What took place on one single day near a small village west of Moscow turned out to be the beginning of the end for Napoleon Bonaparte, the great military strategist from Corsica who rose quickly through the ranks to become France’s youngest general and eventually its first emperor.
Through a combination of modern-day technology and a painter’s artistic touch, this photojournalist, invited by Insight Vacations to document its Easy Pace Russia journey, is transported back in time to September 7, 1812 as French and Russian forces collide on a massive amphiteatre-like clearing near tiny Borodino.
I’m standing on a circular platform at the top of the Battle of Borodino Panorama Museum in Moscow looking down and panning right and left, taking in every detail of a gigantic 360-degree oil painting created by Franz Roubaud, a panoramic master, in 1911.
This tableau of bloodshed, standing 15m tall and stretching 115m around, is impressive. Along with Roubaud’s brush strokes, the added dimension and depth of dramatic set recreations in the foreground, special lighting and realistic sound effects make me feel as if I’m actually there, standing alongside Pierre, Leo Tolstoy’s naive, unworldly hero from War and Peace, witnessing the bloodiest battle of the Napoleonic Wars.
Nearly 250,000 French and Russian forces answered the call that sunny, September day, but when the last cannon sounded and the final saber rattled, nearly 75,000 brave souls had perished on the battlefield.
Napoleon himself summed up the battle best: “The most terrible of all my battles was the one before Moscow. The French showed themselves to be worthy of victory, but the Russians showed themselves worthy of being invincible”.

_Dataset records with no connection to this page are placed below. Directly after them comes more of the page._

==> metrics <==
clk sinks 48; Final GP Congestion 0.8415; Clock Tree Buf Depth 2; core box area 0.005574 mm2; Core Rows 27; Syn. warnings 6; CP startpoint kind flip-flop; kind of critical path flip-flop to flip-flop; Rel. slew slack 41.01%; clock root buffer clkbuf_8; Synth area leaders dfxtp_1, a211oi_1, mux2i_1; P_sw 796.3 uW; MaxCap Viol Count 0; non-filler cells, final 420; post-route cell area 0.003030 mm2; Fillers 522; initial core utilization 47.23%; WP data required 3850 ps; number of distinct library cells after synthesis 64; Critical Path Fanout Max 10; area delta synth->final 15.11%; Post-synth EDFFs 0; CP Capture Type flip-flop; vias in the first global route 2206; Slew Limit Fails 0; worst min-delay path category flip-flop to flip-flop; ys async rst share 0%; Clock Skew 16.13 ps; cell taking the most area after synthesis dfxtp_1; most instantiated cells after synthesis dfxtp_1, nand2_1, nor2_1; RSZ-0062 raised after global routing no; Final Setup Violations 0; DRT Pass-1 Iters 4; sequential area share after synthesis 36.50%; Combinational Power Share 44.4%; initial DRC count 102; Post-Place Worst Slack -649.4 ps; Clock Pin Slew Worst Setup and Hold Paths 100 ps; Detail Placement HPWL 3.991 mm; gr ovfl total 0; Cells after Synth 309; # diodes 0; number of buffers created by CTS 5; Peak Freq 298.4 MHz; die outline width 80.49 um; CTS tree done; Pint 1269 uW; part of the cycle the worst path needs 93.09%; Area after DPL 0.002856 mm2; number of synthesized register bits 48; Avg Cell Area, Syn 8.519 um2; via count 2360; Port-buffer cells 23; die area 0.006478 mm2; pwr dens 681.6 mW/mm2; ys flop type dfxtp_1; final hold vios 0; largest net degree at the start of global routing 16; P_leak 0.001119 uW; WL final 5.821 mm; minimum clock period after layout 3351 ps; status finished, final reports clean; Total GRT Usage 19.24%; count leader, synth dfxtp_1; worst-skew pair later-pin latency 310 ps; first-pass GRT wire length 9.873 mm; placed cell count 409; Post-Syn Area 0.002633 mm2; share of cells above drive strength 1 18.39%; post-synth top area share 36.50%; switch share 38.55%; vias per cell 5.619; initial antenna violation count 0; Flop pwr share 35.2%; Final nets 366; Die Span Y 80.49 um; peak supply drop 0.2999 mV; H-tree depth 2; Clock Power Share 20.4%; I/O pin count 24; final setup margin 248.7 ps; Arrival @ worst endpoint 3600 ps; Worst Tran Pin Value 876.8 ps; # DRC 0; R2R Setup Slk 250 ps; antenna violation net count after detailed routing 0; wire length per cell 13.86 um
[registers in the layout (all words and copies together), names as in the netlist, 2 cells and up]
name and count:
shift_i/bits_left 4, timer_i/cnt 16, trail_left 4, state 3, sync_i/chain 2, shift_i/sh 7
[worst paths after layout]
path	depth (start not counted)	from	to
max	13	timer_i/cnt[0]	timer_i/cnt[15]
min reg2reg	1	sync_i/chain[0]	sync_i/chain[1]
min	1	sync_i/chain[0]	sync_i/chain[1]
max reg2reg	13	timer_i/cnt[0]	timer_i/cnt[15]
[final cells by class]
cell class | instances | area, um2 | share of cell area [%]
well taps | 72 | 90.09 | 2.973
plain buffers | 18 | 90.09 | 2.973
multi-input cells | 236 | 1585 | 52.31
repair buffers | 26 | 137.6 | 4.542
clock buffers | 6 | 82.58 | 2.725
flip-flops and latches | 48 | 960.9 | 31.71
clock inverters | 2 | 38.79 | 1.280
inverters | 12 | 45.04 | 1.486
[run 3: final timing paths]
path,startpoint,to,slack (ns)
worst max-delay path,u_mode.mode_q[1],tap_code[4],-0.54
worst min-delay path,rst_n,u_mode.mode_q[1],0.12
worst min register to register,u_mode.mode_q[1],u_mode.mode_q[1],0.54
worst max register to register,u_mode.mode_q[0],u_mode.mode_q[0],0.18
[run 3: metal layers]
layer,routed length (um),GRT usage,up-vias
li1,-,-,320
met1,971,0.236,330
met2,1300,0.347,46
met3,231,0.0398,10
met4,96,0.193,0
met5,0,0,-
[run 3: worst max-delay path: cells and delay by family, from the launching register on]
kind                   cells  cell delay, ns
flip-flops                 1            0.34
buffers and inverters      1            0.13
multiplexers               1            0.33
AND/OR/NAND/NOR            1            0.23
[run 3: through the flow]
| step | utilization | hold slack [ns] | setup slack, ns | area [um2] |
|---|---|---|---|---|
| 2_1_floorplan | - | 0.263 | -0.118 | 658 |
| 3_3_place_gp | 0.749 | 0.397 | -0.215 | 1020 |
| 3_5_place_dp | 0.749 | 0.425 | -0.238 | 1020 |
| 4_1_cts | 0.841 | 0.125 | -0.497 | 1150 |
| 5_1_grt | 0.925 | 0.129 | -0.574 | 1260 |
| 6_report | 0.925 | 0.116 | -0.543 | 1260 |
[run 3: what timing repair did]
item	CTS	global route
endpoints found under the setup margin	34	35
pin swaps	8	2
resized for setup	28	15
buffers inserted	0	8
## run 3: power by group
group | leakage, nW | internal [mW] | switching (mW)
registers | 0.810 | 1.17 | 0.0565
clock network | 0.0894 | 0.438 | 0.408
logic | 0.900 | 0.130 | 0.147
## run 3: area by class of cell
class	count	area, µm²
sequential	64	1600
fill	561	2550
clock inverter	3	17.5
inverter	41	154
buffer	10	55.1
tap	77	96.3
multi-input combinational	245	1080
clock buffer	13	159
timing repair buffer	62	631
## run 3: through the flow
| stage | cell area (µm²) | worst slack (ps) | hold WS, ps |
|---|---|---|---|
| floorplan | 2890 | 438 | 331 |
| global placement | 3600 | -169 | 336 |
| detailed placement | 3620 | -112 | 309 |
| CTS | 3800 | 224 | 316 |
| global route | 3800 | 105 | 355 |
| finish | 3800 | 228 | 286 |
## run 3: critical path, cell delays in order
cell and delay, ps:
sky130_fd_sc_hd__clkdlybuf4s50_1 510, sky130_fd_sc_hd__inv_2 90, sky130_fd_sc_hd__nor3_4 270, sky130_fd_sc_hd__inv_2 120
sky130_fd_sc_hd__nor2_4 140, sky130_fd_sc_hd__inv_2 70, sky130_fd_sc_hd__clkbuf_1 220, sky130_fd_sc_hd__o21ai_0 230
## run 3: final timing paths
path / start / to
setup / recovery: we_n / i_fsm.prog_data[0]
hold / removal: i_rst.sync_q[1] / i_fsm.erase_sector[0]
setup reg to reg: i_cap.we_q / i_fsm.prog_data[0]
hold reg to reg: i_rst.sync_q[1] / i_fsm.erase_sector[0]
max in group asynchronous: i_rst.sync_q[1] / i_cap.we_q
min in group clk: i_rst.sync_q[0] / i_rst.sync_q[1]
File: config.mk
export PLATFORM = sky130hd
export DESIGN_NAME = pwin_ctrl
export DESIGN_NICKNAME = d
export VERILOG_FILES = /design/src/rtl/pwin_pkg.sv /design/src/rtl/pwin_decode.sv /design/src/rtl/pwin_regs.sv /design/src/rtl/pwin_xlate.sv /design/src/rtl/pwin_ctrl.sv
export SDC_FILE = /design/constraint.sdc
export NUM_CORES = 1
export LEC_CHECK = 0
export BUFFER_PORTS_ARGS = -buffer_cell sky130_fd_sc_hd__buf_2
export CAP_MARGIN = 40
export CORE_MARGIN = 10
export CORE_UTILIZATION = 37
export CTS_CLUSTER_SIZE = 12
export DETAILED_ROUTE_END_ITERATION = 7
export GPL_TIMING_DRIVEN = 0
export HOLD_SLACK_MARGIN = 0.12
export PLACE_DENSITY = 0.79
export SLEW_MARGIN = 10
export SYNTH_ARGS = -nofsm -noshare
export SYNTH_HDL_FRONTEND = slang
export SYNTH_SLANG_ARGS = --single-unit
File: constraint.sdc
create_clock -name clk -period 1.5 [get_ports clk]
set_input_delay 0.075 -clock clk [delete_from_list [all_inputs] [get_ports clk]]
set_output_delay 0.075 -clock clk [all_outputs]
set_load 0.05 [all_outputs]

What was left of the Imperial Army of Russia retreated, burning every hamlet, village and town in its wake, while Napolean’s equally depleted, but tactically victorious, Grande Armée continued its march to Moscow, some 115 km (70 mi) away, only to find it, too, deserted and ablaze.
Holed up inside the Kremlin for five long weeks, Napoleon waited impatiently for an official surrender from Alexander I, Emperor of Russia, but it would never come. Totally frustrated and weary, Napoleon limped back to Paris, in the middle of a harsh Russian winter, leaving behind nearly three-quarters of his original 600,000-manned invasion force dead, strewn about the countryside.
Celebrated historian Oleg Sokolov observed that the significance of the battle came much, much later. “The importance of Borodino,” he noted, “is by literature, by history, by poetry. It’s not so important strategically.”
Mikhail Lermontov wrote a poem, Borodino, that’s read and recited by every Russian schoolchild. Tolstoy made the battle the focal point in his aforementioned epic novel. And, 19th century symphonist Pyotr Ilyich Tchaikovsky composed the world-renowned and easily-recognizable 1812 Overture, complete with cannon fire, that today accompanies elaborate, choreographed pyrotechnics that light up the sky above the annual Fourth of July concert on the Mall in Washington, DC.
The Battle of Borodino, the event that signaled the beginning of the end for Napoleon and, to a lesser degree, the conclusion of my visit to the Panorama Museum, the very last stop on this week-long, Easy Pace Russia journey. I just wish it were the overture and not the finale.